(Stored data entries)
┌──
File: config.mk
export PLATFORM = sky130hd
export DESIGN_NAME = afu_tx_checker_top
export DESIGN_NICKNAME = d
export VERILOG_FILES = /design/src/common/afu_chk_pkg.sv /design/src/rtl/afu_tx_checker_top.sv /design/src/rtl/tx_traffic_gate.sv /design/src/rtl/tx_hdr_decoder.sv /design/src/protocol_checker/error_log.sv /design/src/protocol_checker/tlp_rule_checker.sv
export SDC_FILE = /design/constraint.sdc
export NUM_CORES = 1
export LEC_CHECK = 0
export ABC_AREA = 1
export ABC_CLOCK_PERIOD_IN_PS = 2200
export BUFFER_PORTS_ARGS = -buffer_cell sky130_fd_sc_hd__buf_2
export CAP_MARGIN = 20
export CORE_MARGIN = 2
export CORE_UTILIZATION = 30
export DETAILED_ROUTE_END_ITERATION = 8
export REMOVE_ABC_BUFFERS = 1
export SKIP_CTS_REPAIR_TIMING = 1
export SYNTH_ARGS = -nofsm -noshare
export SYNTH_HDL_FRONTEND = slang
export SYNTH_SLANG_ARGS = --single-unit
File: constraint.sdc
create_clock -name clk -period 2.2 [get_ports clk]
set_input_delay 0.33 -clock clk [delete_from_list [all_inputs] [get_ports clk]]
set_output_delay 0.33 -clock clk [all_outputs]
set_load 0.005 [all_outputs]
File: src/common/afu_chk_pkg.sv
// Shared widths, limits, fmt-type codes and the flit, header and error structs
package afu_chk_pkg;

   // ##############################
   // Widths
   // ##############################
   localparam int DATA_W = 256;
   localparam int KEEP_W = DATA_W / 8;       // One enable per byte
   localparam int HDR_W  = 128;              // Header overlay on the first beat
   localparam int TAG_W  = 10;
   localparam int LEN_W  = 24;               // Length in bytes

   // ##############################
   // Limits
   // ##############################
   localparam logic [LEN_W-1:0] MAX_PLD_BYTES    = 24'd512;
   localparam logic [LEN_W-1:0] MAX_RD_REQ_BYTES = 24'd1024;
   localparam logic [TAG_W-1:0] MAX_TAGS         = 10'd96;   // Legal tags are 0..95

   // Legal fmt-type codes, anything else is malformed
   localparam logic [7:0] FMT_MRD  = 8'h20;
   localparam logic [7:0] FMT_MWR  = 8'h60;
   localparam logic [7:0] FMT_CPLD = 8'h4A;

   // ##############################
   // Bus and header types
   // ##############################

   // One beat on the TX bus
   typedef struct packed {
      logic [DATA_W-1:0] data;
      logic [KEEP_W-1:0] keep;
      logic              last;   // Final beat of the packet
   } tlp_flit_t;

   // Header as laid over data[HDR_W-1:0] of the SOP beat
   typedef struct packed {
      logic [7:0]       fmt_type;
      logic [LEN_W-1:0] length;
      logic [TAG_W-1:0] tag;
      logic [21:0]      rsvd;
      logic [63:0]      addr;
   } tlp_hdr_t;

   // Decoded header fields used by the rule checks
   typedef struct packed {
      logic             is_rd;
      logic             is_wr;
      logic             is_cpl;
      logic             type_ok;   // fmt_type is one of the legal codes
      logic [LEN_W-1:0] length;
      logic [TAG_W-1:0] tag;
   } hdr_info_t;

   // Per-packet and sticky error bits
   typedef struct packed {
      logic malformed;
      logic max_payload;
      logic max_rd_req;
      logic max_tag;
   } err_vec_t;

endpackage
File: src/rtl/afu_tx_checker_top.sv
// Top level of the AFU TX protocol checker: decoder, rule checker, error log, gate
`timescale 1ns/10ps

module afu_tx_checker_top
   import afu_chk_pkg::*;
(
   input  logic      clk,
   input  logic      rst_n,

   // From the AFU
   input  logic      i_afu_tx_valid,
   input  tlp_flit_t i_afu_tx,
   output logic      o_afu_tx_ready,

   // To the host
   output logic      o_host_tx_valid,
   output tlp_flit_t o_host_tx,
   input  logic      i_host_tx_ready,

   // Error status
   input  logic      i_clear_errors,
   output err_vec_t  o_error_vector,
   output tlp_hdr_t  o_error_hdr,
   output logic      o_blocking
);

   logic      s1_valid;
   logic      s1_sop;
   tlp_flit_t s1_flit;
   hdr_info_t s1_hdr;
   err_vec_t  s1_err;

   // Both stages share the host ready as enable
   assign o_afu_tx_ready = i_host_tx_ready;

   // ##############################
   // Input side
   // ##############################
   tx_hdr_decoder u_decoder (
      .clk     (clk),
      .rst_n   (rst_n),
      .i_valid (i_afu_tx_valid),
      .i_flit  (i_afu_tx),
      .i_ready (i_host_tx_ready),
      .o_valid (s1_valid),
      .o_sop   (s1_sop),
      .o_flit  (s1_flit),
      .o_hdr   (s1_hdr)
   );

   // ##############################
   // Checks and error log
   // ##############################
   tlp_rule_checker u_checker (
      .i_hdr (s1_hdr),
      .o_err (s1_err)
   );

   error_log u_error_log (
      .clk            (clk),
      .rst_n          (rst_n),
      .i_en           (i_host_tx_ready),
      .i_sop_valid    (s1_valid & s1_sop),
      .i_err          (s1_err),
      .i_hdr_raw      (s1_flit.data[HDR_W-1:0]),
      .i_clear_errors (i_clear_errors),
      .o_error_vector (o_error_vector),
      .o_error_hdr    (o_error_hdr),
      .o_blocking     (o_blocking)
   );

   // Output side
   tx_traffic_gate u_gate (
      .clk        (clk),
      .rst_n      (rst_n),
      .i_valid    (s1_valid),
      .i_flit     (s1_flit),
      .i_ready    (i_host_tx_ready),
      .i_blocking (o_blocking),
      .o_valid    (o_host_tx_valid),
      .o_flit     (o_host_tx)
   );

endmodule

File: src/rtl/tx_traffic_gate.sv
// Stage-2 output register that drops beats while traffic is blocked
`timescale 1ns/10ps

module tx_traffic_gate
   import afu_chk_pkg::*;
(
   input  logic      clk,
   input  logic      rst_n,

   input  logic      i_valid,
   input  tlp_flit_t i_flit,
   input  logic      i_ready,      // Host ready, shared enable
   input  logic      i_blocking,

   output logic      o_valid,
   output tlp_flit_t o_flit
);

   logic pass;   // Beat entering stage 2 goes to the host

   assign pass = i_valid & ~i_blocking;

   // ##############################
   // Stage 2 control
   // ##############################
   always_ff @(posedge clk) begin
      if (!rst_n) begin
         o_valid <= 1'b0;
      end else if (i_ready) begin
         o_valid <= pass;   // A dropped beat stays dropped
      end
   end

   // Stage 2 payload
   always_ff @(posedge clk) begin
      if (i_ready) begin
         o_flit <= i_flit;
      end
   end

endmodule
└──
_Exercise goal:_ Nothing in the records may be left out; copy them all exactly.

_Solved exercise:_
File: config.mk
export PLATFORM = sky130hd
export DESIGN_NAME = afu_tx_checker_top
export DESIGN_NICKNAME = d
export VERILOG_FILES = /design/src/common/afu_chk_pkg.sv /design/src/rtl/afu_tx_checker_top.sv /design/src/rtl/tx_traffic_gate.sv /design/src/rtl/tx_hdr_decoder.sv /design/src/protocol_checker/error_log.sv /design/src/protocol_checker/tlp_rule_checker.sv
export SDC_FILE = /design/constraint.sdc
export NUM_CORES = 1
export LEC_CHECK = 0
export ABC_AREA = 1
export ABC_CLOCK_PERIOD_IN_PS = 2200
export BUFFER_PORTS_ARGS = -buffer_cell sky130_fd_sc_hd__buf_2
export CAP_MARGIN = 20
export CORE_MARGIN = 2
export CORE_UTILIZATION = 30
export DETAILED_ROUTE_END_ITERATION = 8
export REMOVE_ABC_BUFFERS = 1
export SKIP_CTS_REPAIR_TIMING = 1
export SYNTH_ARGS = -nofsm -noshare
export SYNTH_HDL_FRONTEND = slang
export SYNTH_SLANG_ARGS = --single-unit
File: constraint.sdc
create_clock -name clk -period 2.2 [get_ports clk]
set_input_delay 0.33 -clock clk [delete_from_list [all_inputs] [get_ports clk]]
set_output_delay 0.33 -clock clk [all_outputs]
set_load 0.005 [all_outputs]
File: src/common/afu_chk_pkg.sv
// Shared widths, limits, fmt-type codes and the flit, header and error structs
package afu_chk_pkg;

   // ##############################
   // Widths
   // ##############################
   localparam int DATA_W = 256;
   localparam int KEEP_W = DATA_W / 8;       // One enable per byte
   localparam int HDR_W  = 128;              // Header overlay on the first beat
   localparam int TAG_W  = 10;
   localparam int LEN_W  = 24;               // Length in bytes

   // ##############################
   // Limits
   // ##############################
   localparam logic [LEN_W-1:0] MAX_PLD_BYTES    = 24'd512;
   localparam logic [LEN_W-1:0] MAX_RD_REQ_BYTES = 24'd1024;
   localparam logic [TAG_W-1:0] MAX_TAGS         = 10'd96;   // Legal tags are 0..95

   // Legal fmt-type codes, anything else is malformed
   localparam logic [7:0] FMT_MRD  = 8'h20;
   localparam logic [7:0] FMT_MWR  = 8'h60;
   localparam logic [7:0] FMT_CPLD = 8'h4A;

   // ##############################
   // Bus and header types
   // ##############################

   // One beat on the TX bus
   typedef struct packed {
      logic [DATA_W-1:0] data;
      logic [KEEP_W-1:0] keep;
      logic              last;   // Final beat of the packet
   } tlp_flit_t;

   // Header as laid over data[HDR_W-1:0] of the SOP beat
   typedef struct packed {
      logic [7:0]       fmt_type;
      logic [LEN_W-1:0] length;
      logic [TAG_W-1:0] tag;
      logic [21:0]      rsvd;
      logic [63:0]      addr;
   } tlp_hdr_t;

   // Decoded header fields used by the rule checks
   typedef struct packed {
      logic             is_rd;
      logic             is_wr;
      logic             is_cpl;
      logic             type_ok;   // fmt_type is one of the legal codes
      logic [LEN_W-1:0] length;
      logic [TAG_W-1:0] tag;
   } hdr_info_t;

   // Per-packet and sticky error bits
   typedef struct packed {
      logic malformed;
      logic max_payload;
      logic max_rd_req;
      logic max_tag;
   } err_vec_t;

endpackage
File: src/rtl/afu_tx_checker_top.sv
// Top level of the AFU TX protocol checker: decoder, rule checker, error log, gate
`timescale 1ns/10ps

module afu_tx_checker_top
   import afu_chk_pkg::*;
(
   input  logic      clk,
   input  logic      rst_n,

   // From the AFU
   input  logic      i_afu_tx_valid,
   input  tlp_flit_t i_afu_tx,
   output logic      o_afu_tx_ready,

   // To the host
   output logic      o_host_tx_valid,
   output tlp_flit_t o_host_tx,
   input  logic      i_host_tx_ready,

   // Error status
   input  logic      i_clear_errors,
   output err_vec_t  o_error_vector,
   output tlp_hdr_t  o_error_hdr,
   output logic      o_blocking
);

   logic      s1_valid;
   logic      s1_sop;
   tlp_flit_t s1_flit;
   hdr_info_t s1_hdr;
   err_vec_t  s1_err;

   // Both stages share the host ready as enable
   assign o_afu_tx_ready = i_host_tx_ready;

   // ##############################
   // Input side
   // ##############################
   tx_hdr_decoder u_decoder (
      .clk     (clk),
      .rst_n   (rst_n),
      .i_valid (i_afu_tx_valid),
      .i_flit  (i_afu_tx),
      .i_ready (i_host_tx_ready),
      .o_valid (s1_valid),
      .o_sop   (s1_sop),
      .o_flit  (s1_flit),
      .o_hdr   (s1_hdr)
   );

   // ##############################
   // Checks and error log
   // ##############################
   tlp_rule_checker u_checker (
      .i_hdr (s1_hdr),
      .o_err (s1_err)
   );

   error_log u_error_log (
      .clk            (clk),
      .rst_n          (rst_n),
      .i_en           (i_host_tx_ready),
      .i_sop_valid    (s1_valid & s1_sop),
      .i_err          (s1_err),
      .i_hdr_raw      (s1_flit.data[HDR_W-1:0]),
      .i_clear_errors (i_clear_errors),
      .o_error_vector (o_error_vector),
      .o_error_hdr    (o_error_hdr),
      .o_blocking     (o_blocking)
   );

   // Output side
   tx_traffic_gate u_gate (
      .clk        (clk),
      .rst_n      (rst_n),
      .i_valid    (s1_valid),
      .i_flit     (s1_flit),
      .i_ready    (i_host_tx_ready),
      .i_blocking (o_blocking),
      .o_valid    (o_host_tx_valid),
      .o_flit     (o_host_tx)
   );

endmodule

File: src/rtl/tx_traffic_gate.sv
// Stage-2 output register that drops beats while traffic is blocked
`timescale 1ns/10ps

module tx_traffic_gate
   import afu_chk_pkg::*;
(
   input  logic      clk,
   input  logic      rst_n,

   input  logic      i_valid,
   input  tlp_flit_t i_flit,
   input  logic      i_ready,      // Host ready, shared enable
   input  logic      i_blocking,

   output logic      o_valid,
   output tlp_flit_t o_flit
);

   logic pass;   // Beat entering stage 2 goes to the host

   assign pass = i_valid & ~i_blocking;

   // ##############################
   // Stage 2 control
   // ##############################
   always_ff @(posedge clk) begin
      if (!rst_n) begin
         o_valid <= 1'b0;
      end else if (i_ready) begin
         o_valid <= pass;   // A dropped beat stays dropped
      end
   end

   // Stage 2 payload
   always_ff @(posedge clk) begin
      if (i_ready) begin
         o_flit <= i_flit;
      end
   end

endmodule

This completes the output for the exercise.